ཿIl Messaggero, 12/08/1997, 12 agosto 1997
Piccioni senza bussola. Tra le iniziative per festeggiare il ritorno di Hong Kong sotto la sovranità cinese, il 30 giugno scorso, quella di liberare centinaia di migliaia di piccioni viaggiatori
Piccioni senza bussola. Tra le iniziative per festeggiare il ritorno di Hong Kong sotto la sovranità cinese, il 30 giugno scorso, quella di liberare centinaia di migliaia di piccioni viaggiatori. Quella sera il cielo di Hong Kong era solcato da fulmini, tuoni e acquazzoni, tanto da far perdere il senso dell’orientamento a tutte le bestiole.
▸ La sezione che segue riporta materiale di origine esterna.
### src/rtl/csel_wide_add_seq_if.sv
// csel_wide_add_seq_if: start/busy/done operand and result bundle for the wide adder sequencer
// master drives start, sub, a, b, cin; slave returns busy, done, sum, cout, ovf
interface csel_wide_add_seq_if #(parameter int WORDS = 4);
   localparam int W = 16 * WORDS;
   logic         start, sub, cin, busy, done, cout, ovf;
   logic [W-1:0] a, b, sum;
   modport master (output start, sub, a, b, cin, input busy, done, sum, cout, ovf);
   modport slave (input start, sub, a, b, cin, output busy, done, sum, cout, ovf);
endinterface

### src/rtl/csel_wide_add_seq.sv
// csel_wide_add_seq: 16*WORDS-bit add/sub computed one 16-bit slice per cycle on one carry-select adder
// clk, rst (async, active-high); io.start/sub/a/b/cin in; io.busy/done/sum/cout/ovf out, all registered
module c_select16bit (
   input  logic [15:0] a,
   input  logic [15:0] b,
   input  logic        cin,
   output logic [15:0] s,
   output logic        cout
);
   logic [4:0] c;
   assign c[0] = cin;
   for (genvar i = 0; i < 4; i++) begin : g_blk
      logic [4:0] r0, r1;
      // both carry hypotheses are computed up front; the incoming carry only selects
      assign r0 = {1'b0, a[4*i +: 4]} + {1'b0, b[4*i +: 4]};
      assign r1 = r0 + 5'd1;
      assign s[4*i +: 4] = c[i] ? r1[3:0] : r0[3:0];
      assign c[i+1] = c[i] ? r1[4] : r0[4];
   end
   assign cout = c[4];
endmodule

module csel_wide_add_seq #(parameter int WORDS = 4) (
   input logic clk,
   input logic rst,
   csel_wide_add_seq_if.slave io
);
   localparam int W = 16 * WORDS;
   localparam int IW = $clog2(WORDS);
   typedef enum logic [1:0] {IDLE, RUN, DONE} state_t;
   state_t        state_q, state_d;
   logic [W-1:0]  opa, opb;
   logic [W-17:0] acc;
   logic [IW-1:0] idx;
   logic [15:0]   s;
   logic          carry, co, last, take;
   c_select16bit u_add (.a(opa[16*idx +: 16]), .b(opb[16*idx +: 16]), .cin(carry), .s(s), .cout(co));
   always_comb begin
      last = idx == IW'(WORDS - 1);
      take = io.start && state_q != RUN;
      state_d = take ? RUN : state_q == RUN ? (last ? DONE : RUN) : IDLE;
   end
   always_ff @(posedge clk or posedge rst) begin
      if (rst) begin
         state_q <= IDLE;
         opa     <= '0;
         opb     <= '0;
         acc     <= '0;
         idx     <= '0;
         carry   <= 1'b0;
         io.busy <= 1'b0;
         io.done <= 1'b0;
         io.sum  <= '0;
         io.cout <= 1'b0;
         io.ovf  <= 1'b0;
      end else begin
         state_q <= state_d;
         io.busy <= state_d == RUN;
         io.done <= state_d == DONE;
         if (take) begin
            // subtract is a + ~b + 1, so the carry seeds with 1 and cin is dropped
            opa   <= io.a;
            opb   <= io.sub ? ~io.b : io.b;
            carry <= io.sub | io.cin;
            idx   <= '0;
         end else if (state_q == RUN) begin
            carry <= co;
            idx   <= idx + 1'b1;
            if (last) begin
               // top slice goes straight to the result, so acc never holds it
               io.sum  <= {s, acc};
               io.cout <= co;
               io.ovf  <= (opa[W-1] == opb[W-1]) && (s[15] != opa[W-1]);
            end else begin
               acc[16*idx +: 16] <= s;
            end
         end
      end
   end
endmodule

### src/flat_wrapper.sv
// flat-port wrapper written by rule: the top's interface ports become plain ports
module csel_wide_add_seq_flat 
#(parameter int WORDS = 4)
  (clk, rst, io_start, io_sub, io_a, io_b, io_cin, io_busy, io_done, io_sum, io_cout, io_ovf);
  csel_wide_add_seq_if #(.WORDS(WORDS)) io_i ();
  input logic clk;
  input logic rst;
  input wire logic [$bits(io_i.start)-1:0] io_start;
  input wire logic [$bits(io_i.sub)-1:0] io_sub;
  input wire logic [$bits(io_i.a)-1:0] io_a;
  input wire logic [$bits(io_i.b)-1:0] io_b;
  input wire logic [$bits(io_i.cin)-1:0] io_cin;
  output wire logic [$bits(io_i.busy)-1:0] io_busy;
  output wire logic [$bits(io_i.done)-1:0] io_done;
  output wire logic [$bits(io_i.sum)-1:0] io_sum;
  output wire logic [$bits(io_i.cout)-1:0] io_cout;
  output wire logic [$bits(io_i.ovf)-1:0] io_ovf;
  assign io_i.start = io_start;
  assign io_i.sub = io_sub;
  assign io_i.a = io_a;
  assign io_i.b = io_b;
  assign io_i.cin = io_cin;
  assign io_busy = io_i.busy;
  assign io_done = io_i.done;
  assign io_sum = io_i.sum;
  assign io_cout = io_i.cout;
  assign io_ovf = io_i.ovf;
  csel_wide_add_seq #(.WORDS(WORDS)) u_core (.clk(clk), .rst(rst), .io(io_i));
endmodule
### config.mk
export PLATFORM = sky130hd
export DESIGN_NAME = csel_wide_add_seq_flat
export DESIGN_NICKNAME = d
export VERILOG_FILES = /design/src/rtl/csel_wide_add_seq_if.sv /design/src/rtl/csel_wide_add_seq.sv /design/src/flat_wrapper.sv
export SDC_FILE = /design/constraint.sdc
export NUM_CORES = 1
export LEC_CHECK = 0
export BUFFER_PORTS_ARGS = -buffer_cell sky130_fd_sc_hd__buf_2
export CAP_MARGIN = 20
export CORE_MARGIN = 4
export CORE_UTILIZATION = 51
export DETAILED_ROUTE_END_ITERATION = 8
export GPL_TIMING_DRIVEN = 1
export PLACE_DENSITY = 0.86
export SYNTH_ARGS = -nofsm -noshare
export SYNTH_HDL_FRONTEND = slang
export SYNTH_SLANG_ARGS = --single-unit
export TNS_END_PERCENT = 10
### constraint.sdc
create_clock -name clk -period 6.7 [get_ports clk]
set_input_delay 0 -clock clk [delete_from_list [all_inputs] [get_ports clk]]
set_output_delay 0 -clock clk [all_outputs]
set_load 0.02 [all_outputs]
==> impl.org <==
** Pwr
- Maximum ir drop on the vdd rail :: 0.000361 V
- Power per cell area :: 574 nW/um^2
- The analysis attributes to cell leakage a power of 7.16 nW.

** Yosys
- Syn_area_per_cell :: 11.2 sq um
- Counting flops and latches in the post-synthesis netlist gives 248.
- Most frequently used flop master after synthesis :: sky130_fd_sc_hd__dfrtp_1
- Yosys Warn Count :: 0
- Number of synthesized flops with an enable pin :: 0
- The netlist uses 42 different library cells.
- For this run, asynchronously set or reset flops after synthesis account for 100%.
- In the synthesized netlist, the number of instances is 1012.
- Area of the mapped netlist :: 11300 sq um
- Fraction of the yosys area taken by sequential cells :: 54.9%
- Synthesized net count :: 1174

** Flow run
- Across the run, the number of max-cap violations was 0.

** Clock tree
- The tree built by TritonCTS fans out to 248 sinks.
- Maximum number of buffers from clock root to sink :: 3
- Clock edge transition at the registers on the reported setup and hold paths :: 0.06 ns
- The later pin in the worst-skew pair is clocked with a latency of 0.54 ns.
- Cts bufs inserted :: 27
- Root Buffer Master :: sky130_fd_sc_hd__clkbuf_16
- TritonCTS built the clock tree.
- H-tree Lvls :: 1

** Routing
- The count of nets left with antenna violations once routing finished came out at 0.
- In the routed design, unresolved DRC markers number 0.
- Drt first pass iters :: 5
- Iteration-0 DRC count of the detailed router :: 664
- Per-cell routed wire length :: 19.8 microns
- Drt via density :: 5.43
- The routed layout has 8800 vias.
- For this block, the routed nets add up to 32200 microns of wire.

** Worst setup path
- In this run the number of cells on the critical path is 12.
- In this run the worst setup path begins at u_core.idx[0].
- Slowest-stage cell, CP :: sky130_fd_sc_hd__dfrtp_2
- The signal on the critical path passes through buf_4 -> mux4_2 -> ha_1 -> xnor2_1 -> or4b_1 -> o21ai_1 -> and4b_1 -> a2111oi_4 -> o21bai_1 -> and2_4 -> xor2_2 -> mux2_4.
- STA classifies the critical path startpoint as a register.
- In this design, the stage delay of the slowest critical-path cell is 0.76 ns.
- Data on the critical path arrives at its endpoint at 5.15 ns.
- Crit Path Class :: register to register
- Depth of the worst register-to-register path :: 12
- Highest fanout seen on the critical path :: 22
- Crit-path leading delay family :: simple AND/OR/NAND/NOR gates
- Required time of the critical path :: 7.11 ns
- Worst setup EP type :: register
- The worst register-to-register path begins at u_core.idx[0].
- The number of buffers and inverters on the critical path is 1.

** Floorplanning
- In this run the core area contains 54 standard-cell rows.
- Core Box Area :: 21800 sq um
- I/O pins :: 201
- For this configuration, the core starts out at a cell density of 51.8%.
- Floorplan die height :: 157 microns
- Full die area :: 24600 sq um
- The die is 157 microns wide.

** Place
- Count of port buffers added during placement :: 200
- The number of placed instances, taps included, is 1441.
- The wire-length estimate of the detail-placed layout is 18600 microns.
- GPL Wtd Cong :: 0.793

** Finish
- In the final design database the tool counted 1483 nets.
- Fill cells in the final layout number 1529.
- Leaving out filler cells and counting taps, the final layout contains 1620.
- Flip-flop and latch area :: 6210 sq um
- Area Overhead vs Synth :: 30.9%
- The post-route netlist has 26.8% of its cells at a drive strength greater than 1.
- Multi-input logic area :: 4830 sq um

** GRT
- Initial antenna violation count :: 1
- The first global-routing pass estimated 50900 microns of wire.
- Entering global routing, the biggest net connects 172 pins.
- The total overflow left after global routing is 0.
- Global routing used 26.4% of the available tracks.
- GR Layer Usage met2 :: 46.2%
- For this run, global-route usage on met1 was measured as 33.9%.
- The global routing stage identified its most utilized layer as met2.
- For met3 alone, demand over resource in global routing was 4.34%.
- Via count of the first global-routing pass :: 9300

** STA
- After layout, the minimum clock period comes to 4.74 ns.
- For the pin with the worst max-slew slack, the measured transition is 1.01 ns.
- Setup violations remaining at the end of the flow were counted as 0.
- The number of hold violations in the final report came to 0.
- In this run the tightest slew margin relative to its limit is 32.5%.
- Setup repair after global routing left no endpoint under its margin.
- Highest clock frequency the design can meet :: 211 MHz
- Summed over all failing endpoints, the final setup total negative slack is 0 ns.
- Share of the clock period used by the worst path :: 70.8%
- Clk_skew :: 0.0204 ns
- Final slew viol count :: 0

** Outcome
- Outcome :: complete, no violations

** Worst hold path
- The worst hold path belongs to the class input pin to asynchronous set/reset pin.
final cells by class:
class | instances | area share, %
Antenna cell | 1 | 0.0169
Clock buffer | 37 | 5.30
Clock inverter | 10 | 1.26
Inverter | 12 | 0.330
Multi-Input combinational cell | 695 | 32.7
Sequential cell | 248 | 42.0
Tap cell | 280 | 2.37
Timing Repair Buffer | 337 | 16.0
registers in the layout, indices dropped and copies added, names as in the netlist:
register	cells
u_core.state_q	2
u_core.idx	2
u_core.io.cout	1
u_core.opb	64
u_core.carry	1
u_core.io.sum	64
u_core.acc	48
u_core.opa	64
u_core.io.ovf	1
u_core.io.done	1
report_power, final:
group          internal [W]  switching (W)
Combinational       0.00167        0.00253
Sequential          0.00217       0.000500
Clock               0.00101       0.000613
worst reg2reg max path, cell delays in order (launching register included):
cell	delay, ns
sky130_fd_sc_hd__dfrtp_2	0.76
sky130_fd_sc_hd__buf_4	0.50
sky130_fd_sc_hd__mux4_2	0.57
sky130_fd_sc_hd__ha_1	0.39
sky130_fd_sc_hd__xnor2_1	0.23
sky130_fd_sc_hd__or4b_1	0.53
sky130_fd_sc_hd__o21ai_1	0.12
sky130_fd_sc_hd__and4b_1	0.33
sky130_fd_sc_hd__a2111oi_4	0.38
sky130_fd_sc_hd__o21bai_1	0.19
sky130_fd_sc_hd__and2_4	0.22
sky130_fd_sc_hd__xor2_2	0.17
sky130_fd_sc_hd__mux2_4	0.26
metrics by stage:
| step | power [W] | util, % | cell area (sq um) | worst slack, ns | hold slack, ns |
|---|---|---|---|---|---|
| floorplan | 0.00549 | - | 11300 | 1.66 | 0.0982 |
| global placement | 0.00647 | 57.3 | 12500 | 2.05 | 0.233 |
| detailed placement | 0.00668 | 57.3 | 12500 | 1.96 | 0.236 |
| CTS | 0.00839 | 67.7 | 14800 | 1.94 | 0.214 |
| global route | 0.00901 | 67.8 | 14800 | 1.62 | 0.241 |
| finish | 0.00849 | 67.8 | 14800 | 1.96 | 0.235 |
cells in the mapped netlist (4+ instances only):
cell | instances | area share [%]
sky130_fd_sc_hd__nand2_1 | 284 | 9.4
sky130_fd_sc_hd__dfrtp_1 | 248 | 55
sky130_fd_sc_hd__o21ai_0 | 115 | 5.1
sky130_fd_sc_hd__xnor2_1 | 75 | 5.8
sky130_fd_sc_hd__mux2_2 | 64 | 6.4
sky130_fd_sc_hd__clkbuf_1 | 42 | 1.4
sky130_fd_sc_hd__mux4_2 | 32 | 6.4
sky130_fd_sc_hd__ha_1 | 25 | 2.8
sky130_fd_sc_hd__buf_1 | 13 | 0.43
sky130_fd_sc_hd__inv_1 | 11 | 0.37
sky130_fd_sc_hd__a22o_1 | 10 | 0.78
sky130_fd_sc_hd__nor2_1 | 10 | 0.33
sky130_fd_sc_hd__xor2_1 | 10 | 0.78
sky130_fd_sc_hd__a21oi_1 | 9 | 0.40
sky130_fd_sc_hd__a21o_1 | 8 | 0.53
sky130_fd_sc_hd__o21ai_1 | 8 | 0.35
sky130_fd_sc_hd__nand3_1 | 6 | 0.27
sky130_fd_sc_hd__nand4_1 | 5 | 0.28
sky130_fd_sc_hd__fa_1 | 4 | 0.71
sky130_fd_sc_hd__nor3_1 | 4 | 0.18
routing by layer:
layer  wire, microns  up-vias
met3            2400       78
met5               0        -
li1                -     4027
met1           12400     4288
met4            1060        0
met2           16300      407
cells in the final DEF, fill, tap and decap left out, drive strengths merged, types with 2 or more instances in the layout:
master       synthesis  layout
dfrtp              248     248
nand2              284     284
nor3                 4       4
or3                  2       2
bufinv               0       5
nand2b               3       3
and3                 3       3
dlygate4sd3          0     131
nand3                6       6
nand4                5       5
ha                  25      25
o21ai              123     123
a21o                 8       8
and4b                2       2
mux2                65      65
clkinv               0       3
inv                 12      13
mux4                32      32
a21oi                9       9
clkbuf              42      37
buf                 15     206
mux2i                4       4
fa                   4       4
xnor2               75      75
a22o                10      10
nor2                10      10
xor2                11      11
kinds of logic (layout without fill, tap and decap cells):
family          Yosys count  after routing  synth area share [%]
compound gates          155            155                  7.65
fa+ha+maj                29             29                  3.48
xor+xnor                 86             86                  6.73
simple gates            324            324                  11.6
flops                   248            248                  54.9
mux                     101            101                  13.3
buf+inv                  69            396                  2.37
other cells               0              1                     0
path summary, 6_finish.rpt:
| kind | end | slack [ns] |
|---|---|---|
| min in group clk | u_core.opa[23] | 0.24 |
| setup / recovery | u_core.io.sum[60] | 1.96 |
| hold / removal | u_core.io.sum[23] | 0.24 |
| setup reg to reg | u_core.io.sum[60] | 1.96 |
| hold reg to reg | u_core.io.sum[38] | 0.47 |
| max in group asynchronous | u_core.opb[55] | 4.81 |
repair_timing:
| item | 4_1_cts | 5_1_grt |
|---|---|---|
| buffers inserted | 0 | 0 |
| resized for setup | 0 | 0 |
| hold buffers | 131 | 0 |
| endpoints found under the hold margin | 302 | 0 |
Note: power is estimated with default switching activity, not from simulation.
Molti piccioni non si mossero proprio dall’ex colonia britannica, solo uno è riuscito a ritrovare la strada di casa: stremato e malconcio, ci ha messo più di un mese a percorrere tremila chilometri per arrivare nell’estremo nord-est della Repubblica popolare cinese. Il proprietario, l’ortopedico Chi Bisheng, non l’aspettava più, ma l’ha riconosciuto subito: piumaggio grigio, occhio giallo, una zampetta con un dito in meno e, prova inconfutabile, la targhetta.